*Your assignment*.
Write out all the data below exactly.

== Records to process ==

==> inputs of try-ember <==
## fpmultiplier
module fpmultiplier (output logic [31:0] product, output logic ready,
		input logic [31:0] a, input logic clock, nreset);
enum {activation, start, loada, loadb, check, special, regularcalculation,carries, final_output}state;
logic [31:0] multi_a, multi_b;
logic [47:0] manti_48bit;
logic [22:0] manti_23bit; 
logic [9:0] expon; 
logic sign;
logic infinite_a,NaN_a,zero_a,infinite_b,NaN_b,zero_b; 
assign  infinite_a = (multi_a[30:23]==8'b11111111)&&(multi_a[22:0]==0);
assign  NaN_a = (multi_a[30:23]==8'b11111111)&&(multi_a[22:0]!=0);
assign  zero_a = (multi_a[30:23]==0);
assign  infinite_b = (multi_b[30:23]==8'b11111111)&&(multi_b[22:0]==0);
assign  NaN_b = (multi_b[30:23]==8'b11111111)&&(multi_b[22:0]!=0);
assign  zero_b = (multi_b[30:23]==0); 
always_ff @(posedge clock, negedge nreset)
if (~nreset)
  begin 
  product <=0;
  multi_a <= 0;
  multi_b <= 0;
  state <= start;
  ready <= 0;
  end
else
begin 
  case (state)
    activation:
           begin
           ready <=1;
           end
    start: 
           begin
           ready <= 0;
           state <= loada;
           end
    loada: 
           begin 
           multi_a <= a;
           state <= loadb;
           end
    loadb: 
           begin
  ...
==> flow/config.mk <==
export PLATFORM = sky130hd
export DESIGN_NAME = fpmultiplier
export DESIGN_NICKNAME = fpmultiplier
export VERILOG_FILES = /design/flow/design.v
export SDC_FILE = /design/flow/constraint.sdc
export NUM_CORES = 4
export LEC_CHECK = 0
export CAP_MARGIN = 15
export CORE_MARGIN = 7
export CORE_UTILIZATION = 17
export CTS_CLUSTER_DIAMETER = 104
export GPL_TIMING_DRIVEN = 0
export HOLD_SLACK_MARGIN = 0.06
export MAX_ROUTING_LAYER = met4
export PLACE_DENSITY_LB_ADDON = 0.22
export SLEW_MARGIN = 15
==> flow/constraint.sdc <==
create_clock -name core_clock -period 8.34 [get_ports {clock}]
set_input_delay 1.6680 -clock core_clock [delete_from_list [all_inputs] [get_ports {clock}]]
set_output_delay 1.6680 -clock core_clock [all_outputs]
set_load 0.01 [all_outputs]
run.sh (not shown) runs the stock make flow with config.mk's settings and CLKGATE_MAP_FILE=.
==> try-fjord (differences from try-ember) <==
==> flow/config.mk (replaced) <==
export PLATFORM = sky130hd
export DESIGN_NAME = fpmultiplier
export DESIGN_NICKNAME = fpmultiplier
export VERILOG_FILES = /design/flow/design.v
export SDC_FILE = /design/flow/constraint.sdc
export NUM_CORES = 4
export LEC_CHECK = 0
export CAP_MARGIN = 20
export CORE_MARGIN = 2
export CORE_UTILIZATION = 36
export PLACE_DENSITY = 0.6
export SLEW_MARGIN = 20
==> flow/constraint.sdc (replaced) <==
create_clock -name core_clock -period 13.4 [get_ports {clock}]
set_input_delay 2.6800 -clock core_clock [delete_from_list [all_inputs] [get_ports {clock}]]
set_output_delay 2.6800 -clock core_clock [all_outputs]
set_load 0.01 [all_outputs]
==> try-zinc (differences from try-ember) <==
==> flow/config.mk (replaced) <==
export PLATFORM = sky130hd
export DESIGN_NAME = fpmultiplier
export DESIGN_NICKNAME = fpmultiplier
export VERILOG_FILES = /design/flow/design.v
export SDC_FILE = /design/flow/constraint.sdc
export NUM_CORES = 4
export LEC_CHECK = 0
export CAP_MARGIN = 20
export CORE_MARGIN = 2
export CORE_UTILIZATION = 66
export PLACE_DENSITY = 0.6
export SLEW_MARGIN = 20
==> flow/constraint.sdc (replaced) <==
create_clock -name core_clock -period 13.4 [get_ports {clock}]
set_input_delay 2.6800 -clock core_clock [delete_from_list [all_inputs] [get_ports {clock}]]
set_output_delay 2.6800 -clock core_clock [all_outputs]
set_load 0.01 [all_outputs]
==> qor summary <==
| quantity | try-zinc | try-ember | try-fjord |
|---|---|---|---|
| Status | complete, no violations | complete, no violations | complete, no violations |
| Number of instances in the placed design | 3,041 | 4,557 | 3,445 |
| Transition time of the tightest slew-check pin | 1.14 ns | 1.16 ns | 1.14 ns |
| Met1 track demand over resource in global routing | 47.0% | 16.4% | 26.7% |
| Fillcell total | 2,843 | 16,100 | 6,640 |
| Routing usage on met3 | 6.61% | 1.89% | 2.42% |
| Clock transition at the register clock pins on the worst setup and hold paths after CTS | 0.07 ns | 0.08 ns | 0.07 ns |
| Clk network pwr share | 50.0% | 52.0% | 52.1% |
| Total power of the final layout | 0.921 mW | 1.55 mW | 0.964 mW |
| Router iterations before antenna repair | 5 | 7 | 5 |
| Die width | 197 um | 394 um | 265 um |
| Core box area | 0.0366 mm2 | 0.143 mm2 | 0.0673 mm2 |
| Reg2reg start | multi_b[8] | multi_b[8] | multi_a[8] |
| Portion of the clock cycle consumed by the worst path in the final layout | 63.6% | 97.9% | 62.1% |
| Fraction of met2 tracks used by global routing | 61.1% | 19.4% | 35.7% |
| Signal buf overhead | 3.82% | 4.30% | 3.61% |
| Final instance area | 0.0262 mm2 | 0.0283 mm2 | 0.0267 mm2 |
| WP buf/inv | 7 | 5 | 7 |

===

*Completed task*.
==> inputs of try-ember <==
## fpmultiplier
module fpmultiplier (output logic [31:0] product, output logic ready,
		input logic [31:0] a, input logic clock, nreset);
enum {activation, start, loada, loadb, check, special, regularcalculation,carries, final_output}state;
logic [31:0] multi_a, multi_b;
logic [47:0] manti_48bit;
logic [22:0] manti_23bit; 
logic [9:0] expon; 
logic sign;
logic infinite_a,NaN_a,zero_a,infinite_b,NaN_b,zero_b; 
assign  infinite_a = (multi_a[30:23]==8'b11111111)&&(multi_a[22:0]==0);
assign  NaN_a = (multi_a[30:23]==8'b11111111)&&(multi_a[22:0]!=0);
assign  zero_a = (multi_a[30:23]==0);
assign  infinite_b = (multi_b[30:23]==8'b11111111)&&(multi_b[22:0]==0);
assign  NaN_b = (multi_b[30:23]==8'b11111111)&&(multi_b[22:0]!=0);
assign  zero_b = (multi_b[30:23]==0); 
always_ff @(posedge clock, negedge nreset)
if (~nreset)
  begin 
  product <=0;
  multi_a <= 0;
  multi_b <= 0;
  state <= start;
  ready <= 0;
  end
else
begin 
  case (state)
    activation:
           begin
           ready <=1;
           end
    start: 
           begin
           ready <= 0;
           state <= loada;
           end
    loada: 
           begin 
           multi_a <= a;
           state <= loadb;
           end
    loadb: 
           begin
  ...
==> flow/config.mk <==
export PLATFORM = sky130hd
export DESIGN_NAME = fpmultiplier
export DESIGN_NICKNAME = fpmultiplier
export VERILOG_FILES = /design/flow/design.v
export SDC_FILE = /design/flow/constraint.sdc
export NUM_CORES = 4
export LEC_CHECK = 0
export CAP_MARGIN = 15
export CORE_MARGIN = 7
export CORE_UTILIZATION = 17
export CTS_CLUSTER_DIAMETER = 104
export GPL_TIMING_DRIVEN = 0
export HOLD_SLACK_MARGIN = 0.06
export MAX_ROUTING_LAYER = met4
export PLACE_DENSITY_LB_ADDON = 0.22
export SLEW_MARGIN = 15
==> flow/constraint.sdc <==
create_clock -name core_clock -period 8.34 [get_ports {clock}]
set_input_delay 1.6680 -clock core_clock [delete_from_list [all_inputs] [get_ports {clock}]]
set_output_delay 1.6680 -clock core_clock [all_outputs]
set_load 0.01 [all_outputs]
run.sh (not shown) runs the stock make flow with config.mk's settings and CLKGATE_MAP_FILE=.
==> try-fjord (differences from try-ember) <==
==> flow/config.mk (replaced) <==
export PLATFORM = sky130hd
export DESIGN_NAME = fpmultiplier
export DESIGN_NICKNAME = fpmultiplier
export VERILOG_FILES = /design/flow/design.v
export SDC_FILE = /design/flow/constraint.sdc
export NUM_CORES = 4
export LEC_CHECK = 0
export CAP_MARGIN = 20
export CORE_MARGIN = 2
export CORE_UTILIZATION = 36
export PLACE_DENSITY = 0.6
export SLEW_MARGIN = 20
==> flow/constraint.sdc (replaced) <==
create_clock -name core_clock -period 13.4 [get_ports {clock}]
set_input_delay 2.6800 -clock core_clock [delete_from_list [all_inputs] [get_ports {clock}]]
set_output_delay 2.6800 -clock core_clock [all_outputs]
set_load 0.01 [all_outputs]
==> try-zinc (differences from try-ember) <==
==> flow/config.mk (replaced) <==
export PLATFORM = sky130hd
export DESIGN_NAME = fpmultiplier
export DESIGN_NICKNAME = fpmultiplier
export VERILOG_FILES = /design/flow/design.v
export SDC_FILE = /design/flow/constraint.sdc
export NUM_CORES = 4
export LEC_CHECK = 0
export CAP_MARGIN = 20
export CORE_MARGIN = 2
export CORE_UTILIZATION = 66
export PLACE_DENSITY = 0.6
export SLEW_MARGIN = 20
==> flow/constraint.sdc (replaced) <==
create_clock -name core_clock -period 13.4 [get_ports {clock}]
set_input_delay 2.6800 -clock core_clock [delete_from_list [all_inputs] [get_ports {clock}]]
set_output_delay 2.6800 -clock core_clock [all_outputs]
set_load 0.01 [all_outputs]
==> qor summary <==
| quantity | try-zinc | try-ember | try-fjord |
|---|---|---|---|
| Status | complete, no violations | complete, no violations | complete, no violations |
| Number of instances in the placed design | 3,041 | 4,557 | 3,445 |
| Transition time of the tightest slew-check pin | 1.14 ns | 1.16 ns | 1.14 ns |
| Met1 track demand over resource in global routing | 47.0% | 16.4% | 26.7% |
| Fillcell total | 2,843 | 16,100 | 6,640 |
| Routing usage on met3 | 6.61% | 1.89% | 2.42% |
| Clock transition at the register clock pins on the worst setup and hold paths after CTS | 0.07 ns | 0.08 ns | 0.07 ns |
| Clk network pwr share | 50.0% | 52.0% | 52.1% |
| Total power of the final layout | 0.921 mW | 1.55 mW | 0.964 mW |
| Router iterations before antenna repair | 5 | 7 | 5 |
| Die width | 197 um | 394 um | 265 um |
| Core box area | 0.0366 mm2 | 0.143 mm2 | 0.0673 mm2 |
| Reg2reg start | multi_b[8] | multi_b[8] | multi_a[8] |
| Portion of the clock cycle consumed by the worst path in the final layout | 63.6% | 97.9% | 62.1% |
| Fraction of met2 tracks used by global routing | 61.1% | 19.4% | 35.7% |
| Signal buf overhead | 3.82% | 4.30% | 3.61% |
| Final instance area | 0.0262 mm2 | 0.0283 mm2 | 0.0267 mm2 |
| WP buf/inv | 7 | 5 | 7 |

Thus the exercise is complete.